(Stored data entries)

=====

==> src/design/key_mgr_fsm.sv <==
// Scramble key manager
// Key request FSM and the key and nonce registers

`timescale 1ns/1ns

`include "shell_settings.svh"

module key_mgr_fsm (
  input  logic                    clk_i,
  input  logic                    rst_ni,
  input  logic                    icache_inval_i,
  input  logic                    scramble_key_valid_i,
  input  logic [`SCR_KEY_W-1:0]   scramble_key_i,
  input  logic [`SCR_NONCE_W-1:0] scramble_nonce_i,
  output logic                    scramble_req_o,
  output logic                    scr_key_valid_o,
  output logic [`SCR_KEY_W-1:0]   scr_key_o,
  output logic [`SCR_NONCE_W-1:0] scr_nonce_o
);

  shell_pkg::key_state_e state_d;
  shell_pkg::key_state_e state_q;

  logic [`SCR_KEY_W-1:0]   key_q;
  logic [`SCR_NONCE_W-1:0] nonce_q;

  ////////////////////
  // Request FSM
  ////////////////////

  always_comb begin
    state_d = state_q;
    unique case (state_q)
      shell_pkg::KEY_VALID: begin
        // Old key must not be reused after a cache invalidate
        if (icache_inval_i) begin
          state_d = shell_pkg::KEY_REQ;
        end
      end
      shell_pkg::KEY_REQ: begin
        // Further invalidates are ignored here
        if (scramble_key_valid_i) begin
          state_d = shell_pkg::KEY_VALID;
        end
      end
      default: state_d = shell_pkg::KEY_VALID;
    endcase
  end

  always_ff @(posedge clk_i or negedge rst_ni) begin
    if (!rst_ni) begin
      state_q <= shell_pkg::KEY_VALID;
    end else begin
      state_q <= state_d;
    end
  end

  assign scramble_req_o  = (state_q == shell_pkg::KEY_REQ);
  assign scr_key_valid_o = (state_q == shell_pkg::KEY_VALID);

  ////////////////////
  // Key and nonce
  ////////////////////

  // Any valid key from the provider is captured, whatever the state
  always_ff @(posedge clk_i or negedge rst_ni) begin
    if (!rst_ni) begin
      key_q   <= `SCR_KEY_DEFAULT;
      nonce_q <= `SCR_NONCE_DEFAULT;
    end else if (scramble_key_valid_i) begin
      key_q   <= scramble_key_i;
      nonce_q <= scramble_nonce_i;
    end
  end

  assign scr_key_o   = key_q;
  assign scr_nonce_o = nonce_q;

  // Key valid only returns once a new key has arrived
  a_key_return: assert property (
    @(posedge clk_i) disable iff (!rst_ni)
    $rose(scr_key_valid_o) |-> $past(scramble_key_valid_i)
  ) else $error("key valid returned without a new key");

  a_inval_req: assert property (
    @(posedge clk_i) disable iff (!rst_ni)
    (scr_key_valid_o && icache_inval_i) |=> scramble_req_o
  ) else $error("invalidate not followed by a key request");

endmodule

=====

▶ _YOUR GOAL_: Nothing in the data should be left out when you retype it exactly.

▶ _EXERCISE ANSWER_:
==> src/design/key_mgr_fsm.sv <==
// Scramble key manager
// Key request FSM and the key and nonce registers

`timescale 1ns/1ns

`include "shell_settings.svh"

module key_mgr_fsm (
  input  logic                    clk_i,
  input  logic                    rst_ni,
  input  logic                    icache_inval_i,
  input  logic                    scramble_key_valid_i,
  input  logic [`SCR_KEY_W-1:0]   scramble_key_i,
  input  logic [`SCR_NONCE_W-1:0] scramble_nonce_i,
  output logic                    scramble_req_o,
  output logic                    scr_key_valid_o,
  output logic [`SCR_KEY_W-1:0]   scr_key_o,
  output logic [`SCR_NONCE_W-1:0] scr_nonce_o
);

  shell_pkg::key_state_e state_d;
  shell_pkg::key_state_e state_q;

  logic [`SCR_KEY_W-1:0]   key_q;
  logic [`SCR_NONCE_W-1:0] nonce_q;

  ////////////////////
  // Request FSM
  ////////////////////

  always_comb begin
    state_d = state_q;
    unique case (state_q)
      shell_pkg::KEY_VALID: begin
        // Old key must not be reused after a cache invalidate
        if (icache_inval_i) begin
          state_d = shell_pkg::KEY_REQ;
        end
      end
      shell_pkg::KEY_REQ: begin
        // Further invalidates are ignored here
        if (scramble_key_valid_i) begin
          state_d = shell_pkg::KEY_VALID;
        end
      end
      default: state_d = shell_pkg::KEY_VALID;
    endcase
  end

  always_ff @(posedge clk_i or negedge rst_ni) begin
    if (!rst_ni) begin
      state_q <= shell_pkg::KEY_VALID;
    end else begin
      state_q <= state_d;
    end
  end

  assign scramble_req_o  = (state_q == shell_pkg::KEY_REQ);
  assign scr_key_valid_o = (state_q == shell_pkg::KEY_VALID);

  ////////////////////
  // Key and nonce
  ////////////////////

  // Any valid key from the provider is captured, whatever the state
  always_ff @(posedge clk_i or negedge rst_ni) begin
    if (!rst_ni) begin
      key_q   <= `SCR_KEY_DEFAULT;
      nonce_q <= `SCR_NONCE_DEFAULT;
    end else if (scramble_key_valid_i) begin
      key_q   <= scramble_key_i;
      nonce_q <= scramble_nonce_i;
    end
  end

  assign scr_key_o   = key_q;
  assign scr_nonce_o = nonce_q;

  // Key valid only returns once a new key has arrived
  a_key_return: assert property (
    @(posedge clk_i) disable iff (!rst_ni)
    $rose(scr_key_valid_o) |-> $past(scramble_key_valid_i)
  ) else $error("key valid returned without a new key");

  a_inval_req: assert property (
    @(posedge clk_i) disable iff (!rst_ni)
    (scr_key_valid_o && icache_inval_i) |=> scramble_req_o
  ) else $error("invalidate not followed by a key request");

endmodule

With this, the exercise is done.